Goal: Five sensors instead of three. Far-left and far-right detect sharp turns; middle three handle gentle navigation. Build a 5-state action table.
Mini-Challenge · Run a lap, time it 10 min
- Make a closed loop on the floor.
- Time how long your chassis takes to complete one lap.
- Note where it loses the line / has trouble.

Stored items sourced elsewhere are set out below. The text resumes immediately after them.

Context: an optimization exercise on an open-source flow, tuned for small area and a short achievable clock period. The choices shown serve that exercise and are no tape-out recipe.
No activity file was given, so power comes from the tool's default toggle rates.

==> flow/design.v (excerpt) <==
module iitb_proc (clk, reset, i_mem_addr, i_mem_data, reg1, reg2, reg3, reg4, reg5, reg6, reg7);
input clk, reset;
output [15:0] i_mem_addr;
input [15:0] i_mem_data;
output [15:0] reg1, reg2, reg3, reg4, reg5, reg6, reg7;
reg         first;               
reg  [15:0] irf, pc_f;           
reg  [4:0]  d_op;                
reg  [2:0]  d_ra, d_rc;
reg  [8:0]  d_imm;               
reg         d_cimm;
reg  [15:0] pc_d;
reg  [4:0]  e_op;                
reg  [2:0]  e_rc;
reg         e_alu, e_compl;
reg  [15:0] out_d1, out_d2, brj;
reg         sig1_q, sig2_q;
reg  [15:0] frm_q;
reg  [15:0] alu_q;               
reg  [5:0]  m_ei, m_oi;
reg         m_a0;
reg         m_rd, m_wr, m_wb, m_alu;
reg  [2:0]  m_rc;
reg         fc, fz;
reg  [1:0]  wbdis;
reg  [15:0] rd_data;             
reg         w_wb, w_alu;
reg  [2:0]  w_rc;
reg  [15:0] R0;
reg  [15:0] R1, R2, R3, R4, R5, R6, R7;
assign i_mem_addr = R0;
assign reg1 = R1; assign reg2 = R2; assign reg3 = R3; assign reg4 = R4;
assign reg5 = R5; assign reg6 = R6; assign reg7 = R7;
always @(posedge clk or posedge reset)
	if (reset) begin
		first <= 1'b1;
		irf <= 16'd0;
	end else begin
		first <= 1'b0;
		irf <= first ? 16'd0 : i_mem_data;
	end
always @(posedge clk)
	pc_f <= R0;
wire [3:0] opc = irf[15:12];
wire [2:0] fn = irf[2:0];
wire d_hold = (opc == 4'b0010) && (fn[1:0] == 2'b11);
reg  [4:0] dn_op;
reg  [2:0] dn_ra, dn_rc;
reg        dn_cimm;
always @(*) begin
	dn_op = 5'd0;
	dn_ra = irf[11:9];
	dn_rc = irf[11:9];
	dn_cimm = 1'b0;
	case (opc)
	4'b0000: begin dn_op = 5'd0; dn_rc = irf[8:6]; dn_cimm = 1'b1; end
	4'b0001: begin
		dn_rc = irf[5:3];
		case (fn)
		3'b000: dn_op = 5'd1;
		3'b010: dn_op = 5'd2;
		3'b001: dn_op = 5'd3;
		3'b011: dn_op = 5'd4;
		3'b100: dn_op = 5'd5;
		3'b110: dn_op = 5'd6;
		3'b101: dn_op = 5'd7;
		default: dn_op = 5'd8;
		endcase
	end
	4'b0010: begin
		dn_rc = irf[5:3];
		case (fn)
		3'b000: dn_op = 5'd9;
		3'b010: dn_op = 5'd10;
		3'b001: dn_op = 5'd11;
		3'b100: dn_op = 5'd12;
		3'b110: dn_op = 5'd13;
		default: dn_op = 5'd14;
		endcase
	end
	4'b0011: begin dn_op = 5'd15; dn_ra = irf[8:6]; dn_cimm = 1'b1; end
	4'b0100: begin dn_op = 5'd16; dn_ra = irf[8:6]; dn_cimm = 1'b1; end
	4'b0101: begin dn_op = 5'd17; dn_cimm = 1'b1; end   
	4'b1000: dn_op = 5'd20;
	4'b1001: dn_op = 5'd21;
	4'b1010: dn_op = 5'd22;
	4'b1100: begin dn_op = 5'd23; dn_cimm = 1'b1; end
  ...
Size in the first run: ~1400 flip-flops, roughly 150 I/O pins, about 0.058 mm² of cells after synthesis.
clock: 10.0 ns
lec_check: 0
abc_clock_period_in_ps: 3500
cap_margin: 20
core_margin: 2
core_utilization: 30
place_density: 0.4
slew_margin: 20
standard.sh (not shown) runs the stock make flow with config.mk's settings and CLKGATE_MAP_FILE= SYNTH_SCRIPT=/design/flow/synth_recipe.tcl, a recipe that flattens the netlist after the stock synthesis.
==> flow/flow/run.sh <==
#!/bin/bash
# Layout flow: the standard ORFS flow (standard synthesis unchanged), with
# timing repair aimed below the 10 ns period so that the achieved period is short.
set -euo pipefail
cd "$(dirname "$0")/.."
bash standard.sh SETUP_SLACK_MARGIN=6.5 finish > flow_orfs.log 2>&1
Change:
--- a/flow/design.v
+++ b/flow/design.v
@@ -162,29 +162,29 @@
 		sig2_q <= sig2;
 		R0 <= r0n;
 	end
 always @(posedge clk) begin
 	out_d1 <= d1n;
 	out_d2 <= d2n;
 	brj <= pc_off;
 	frm_q <= frm;
 end
 wire [15:0] wd = rd_data;
 always @(posedge clk) begin
-	if (reset || (w_wb && w_rc == 3'd1)) R1 <= reset ? 16'd1 : wd;
-	if (reset || (w_wb && w_rc == 3'd2)) R2 <= reset ? 16'd2 : wd;
-	if (reset || (w_wb && w_rc == 3'd3)) R3 <= reset ? 16'd3 : wd;
-	if (reset || (w_wb && w_rc == 3'd4)) R4 <= reset ? 16'd4 : wd;
-	if (reset || (w_wb && w_rc == 3'd5)) R5 <= reset ? 16'd5 : wd;
-	if (reset || (w_wb && w_rc == 3'd6)) R6 <= reset ? 16'h8000 : wd;
-	if (reset || (w_wb && w_rc == 3'd7)) R7 <= reset ? 16'h8000 : wd;
+	if (reset) R1 <= 16'd1; else if (w_wb && w_rc == 3'd1) R1 <= wd;
+	if (reset) R2 <= 16'd2; else if (w_wb && w_rc == 3'd2) R2 <= wd;
+	if (reset) R3 <= 16'd3; else if (w_wb && w_rc == 3'd3) R3 <= wd;
+	if (reset) R4 <= 16'd4; else if (w_wb && w_rc == 3'd4) R4 <= wd;
+	if (reset) R5 <= 16'd5; else if (w_wb && w_rc == 3'd5) R5 <= wd;
+	if (reset) R6 <= 16'h8000; else if (w_wb && w_rc == 3'd6) R6 <= wd;
+	if (reset) R7 <= 16'h8000; else if (w_wb && w_rc == 3'd7) R7 <= wd;
 end
 wire [4:0]  x = e_op;
 wire [15:0] op1 = out_d1, op2 = out_d2;
 wire        x_add = (x < 5'd9);
 wire        x_nand = (x > 5'd8) && (x < 5'd15);
 wire        x_jump = (x == 5'd23) || (x == 5'd24) || (x == 5'd25);
 wire        x_cc = (x == 5'd2) || (x == 5'd6) || (x == 5'd10) || (x == 5'd13);
 wire        x_cz = (x == 5'd3) || (x == 5'd7) || (x == 5'd11) || (x == 5'd14);
 wire        x_unc = (x == 5'd0) || (x == 5'd1) || (x == 5'd4) || (x == 5'd5) || (x == 5'd8) ||
                     (x == 5'd9) || (x == 5'd12) || (x == 5'd15) || (x == 5'd16) ||
                     (x == 5'd23) || (x == 5'd24);
Routed wire length decreases slightly.
Setup slack loses 77 ps.
Hold slack gains 15 ps.
Power decreases by a little under a tenth.
Global-route usage decreases by 0.18 points.
Combinational power decreases by about a fifth.
Clock power increases slightly.
Function was not checked in any run of this note: the RTL went through the layout flow alone.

- Save the time. Tomorrow with PID we'll halve it.
Recap 5 min
3-sensor bang-bang follower: 7 input states map to 3 actions (straight / left / right). Wobbles but works. Calibrate thresholds, mount low, control ambient IR. Tomorrow we move to PID + analog reading for smooth tracking.
- TCRT5000
- The classic cheap IR reflectance sensor. IR LED + phototransistor + comparator on a tiny PCB.
- QTR sensor bar
- Pololu's family of sensor bars (QTR-3RC, QTR-8A, etc.) with 3 or 8 sensors. Analog-only versions exist (QTR-8A) for PID use.
- Bang-bang controller
- Two- or three-state controller: fully on or fully off. Simple, jerky.
- Reflectance threshold
- The boundary between "reflects" (white) and "doesn't reflect" (black). Tunable per sensor via on-board pot.
- Ambient IR
- Background infrared light from the sun, halogen, incandescent. Can confuse sensors; run in controlled lighting.
- Search behaviour
- Action taken when the line is lost. Typically: pivot slowly to scan, then resume on reacquisition.
Homework 5 min
- Build and tune the 3-sensor follower. Record a lap time.
- Read ahead to ARD-L04-26 (Tuning a Line Follower). Bring analog reflectance sensors (QTR-8A or 3 × TCRT5000 modules with analog outputs) tomorrow.